Conmemoración de los fieles difuntos
Mateo 11, 25-30: «Esta es la voluntad de mi Padre: que el que ve al Hijo y cree en él tenga vida eterna»

Autor: Radio Vaticano

Fuente: Radio vaticano. (con permiso)

 

 

«Esta es la voluntad de mi Padre: que el que ve al Hijo y cree en él tenga vida eterna»

En la cumbre de su creación material, recién salida de sus manos, Dios situó al hombre. Formado de cuerpo caduco y mortal, fue alentado por ese espíritu que es capaz de aferrarse a lo eterno. Así, siendo de naturaleza mortal, el hombre apegado al Dios vivo y fuente de toda vida no quedaba destinado a la muerte. Con su desobediencia el hombre quedó a merced de su propia naturaleza, sometido al dolor y a la muerte. Por eso dice la Escritura que “la muerte es la paga del pecado”. Dios, que es Señor de vida, no se resignó y prometió la redención de la muerte a los que quedaban bajo su dominio implacable.

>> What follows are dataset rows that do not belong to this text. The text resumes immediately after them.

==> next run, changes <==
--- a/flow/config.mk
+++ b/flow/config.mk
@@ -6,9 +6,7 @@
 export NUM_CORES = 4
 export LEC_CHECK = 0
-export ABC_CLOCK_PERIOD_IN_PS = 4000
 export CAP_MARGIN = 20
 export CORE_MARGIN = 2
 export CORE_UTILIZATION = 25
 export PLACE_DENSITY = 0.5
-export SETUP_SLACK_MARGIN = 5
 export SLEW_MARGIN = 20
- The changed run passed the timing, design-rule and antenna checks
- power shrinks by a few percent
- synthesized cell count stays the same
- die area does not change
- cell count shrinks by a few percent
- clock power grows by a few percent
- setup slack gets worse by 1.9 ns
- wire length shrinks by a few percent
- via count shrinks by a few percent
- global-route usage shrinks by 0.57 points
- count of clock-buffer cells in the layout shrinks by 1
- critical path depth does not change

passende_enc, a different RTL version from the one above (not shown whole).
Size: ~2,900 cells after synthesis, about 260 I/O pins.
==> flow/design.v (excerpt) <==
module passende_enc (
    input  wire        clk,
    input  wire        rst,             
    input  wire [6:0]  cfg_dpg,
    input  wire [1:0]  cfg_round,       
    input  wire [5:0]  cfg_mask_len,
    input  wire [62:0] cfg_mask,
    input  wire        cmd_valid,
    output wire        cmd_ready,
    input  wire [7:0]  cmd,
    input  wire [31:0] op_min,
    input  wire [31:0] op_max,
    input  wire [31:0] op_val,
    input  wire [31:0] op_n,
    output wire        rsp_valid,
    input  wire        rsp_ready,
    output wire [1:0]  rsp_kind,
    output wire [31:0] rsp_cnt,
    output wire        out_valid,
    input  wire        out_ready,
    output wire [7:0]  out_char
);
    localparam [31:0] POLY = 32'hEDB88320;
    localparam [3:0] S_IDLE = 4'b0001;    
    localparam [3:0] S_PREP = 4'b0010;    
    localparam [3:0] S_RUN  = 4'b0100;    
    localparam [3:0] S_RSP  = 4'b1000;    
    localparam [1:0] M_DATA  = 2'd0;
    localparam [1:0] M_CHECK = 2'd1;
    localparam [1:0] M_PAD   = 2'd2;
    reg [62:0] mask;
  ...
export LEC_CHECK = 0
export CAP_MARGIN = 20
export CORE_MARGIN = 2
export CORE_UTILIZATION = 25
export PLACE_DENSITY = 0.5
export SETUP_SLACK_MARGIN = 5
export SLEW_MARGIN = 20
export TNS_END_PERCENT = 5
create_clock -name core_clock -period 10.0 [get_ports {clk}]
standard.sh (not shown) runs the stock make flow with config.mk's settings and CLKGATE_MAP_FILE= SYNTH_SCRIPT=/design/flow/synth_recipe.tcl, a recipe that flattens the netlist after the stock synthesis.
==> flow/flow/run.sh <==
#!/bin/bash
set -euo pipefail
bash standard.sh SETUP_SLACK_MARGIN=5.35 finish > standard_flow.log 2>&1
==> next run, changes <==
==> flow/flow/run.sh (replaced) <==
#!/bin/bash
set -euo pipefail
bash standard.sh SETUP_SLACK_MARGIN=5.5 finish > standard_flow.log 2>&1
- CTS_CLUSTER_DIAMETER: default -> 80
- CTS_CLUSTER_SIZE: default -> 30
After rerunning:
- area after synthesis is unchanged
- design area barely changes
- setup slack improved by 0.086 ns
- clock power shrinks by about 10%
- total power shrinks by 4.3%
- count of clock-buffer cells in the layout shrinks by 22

Ya en el Antiguo Testamento se escucha el anhelo de los justos, su esperanza de ver y gozar de Dios después de la muerte. El salmo de hoy nos lo recuerda: Contemplaré la bondad del Señor en el país de la vida. Igual que Job, que ante la desgracia decía: Yo sé que está vivo mi Redentor y que al final yo resucitaré de la tierra. Y en mi carne veré a Dios, mi salvador. Yo mismo lo veré y no otro. Mis propios ojos lo verán.

Esta esperanza ha tenido respuesta en Jesús. En él se ha cumplido la promesa hecha por Dios desde el principio. El Hijo que procede de Dios y es su vida misma tomó carne mortal, se solidarizó con la humanidad dominada por la muerte, para revestirla de la gloria inmortal a que Dios la destinó desde el principio. Pero ese tránsito le costó. Sí, le costó crecer, no sin sufrimiento; le costó morir para lograr la vida. Fue su tránsito del ámbito del Padre al seno de María; del seno virginal al ámbito de la vida terrena; hasta lograr con su obediencia ese otro paso pascual hacia la plenitud. La plenitud del hombre en la plenitud de Dios. Este misterio de Cristo nos desvela el itinerario del hombre para alcanzar la Vida, esa vida que perdió y ahora ya puede recuperar en Cristo.

Primero, nos desarrollamos para este mundo en el seno materno, cálido pero estrecho. No sin dolor nacemos a esta vida, a esta existencia terrenal donde han de crecer y madurar los hijos de Dios. Aquellos que por la fe y el bautismo ya son de Cristo, pero que, al igual que él, han de perfeccionarse. Como él, que aún siendo el Hijo aprendió sufriendo a obedecer para convertirse en modelo de todos los que le sigan. Y por eso nos asegura hoy en su Evangelio: Todo lo que me da el Padre vendrá a mí; y al que venga a mí no lo echaré fuera. Porque he bajado del cielo, no para hacer mi voluntad, sino la voluntad del que me ha enviado. Y esta es la voluntad de mi Padre: que no pierda a ninguno de los que me dio, sino que los resucite en el último día. Así al igual que nacemos a esta vida no sin dolor, pero a un ámbito mejor, de más plenitud, así también, mediante el esfuerzo de la obediencia a Dios y el dolor de la muerte, llegamos a la altura y profundidad, a la anchura y la inmensidad de la vida de Dios, que es nuestro destino.

Hoy la Iglesia pide por todos los difuntos, aquellos hermanos nuestros que compartieron nuestra existencia y también la muerte de Cristo, para que sean llevados a la gloria definitiva. Y si algo falta a su madurez por falta de obediencia en esta vida terrenal, que sean nuestros méritos y nuestro amor los que les completen y perfeccionen para su encuentro con Dios. Esta oración nuestra seguro será escuchada, porque responde al interés de Dios como nos asegura San Pablo en su Carta a los Romanos: Dios nos ha demostrado su amor cuando Cristo murió por nosotros siendo nosotros pecadores...Y, si cuando éramos enemigos hemos sido reconciliados con Dios por la muerte de su Hijo, mucho más ahora, que estamos reconciliados, seremos salvados por su vida. Y no sólo esto, sino que nos gloriamos en Dios, por medio de Nuestro Señor Jesucristo por el que hemos llegado a la reconciliación.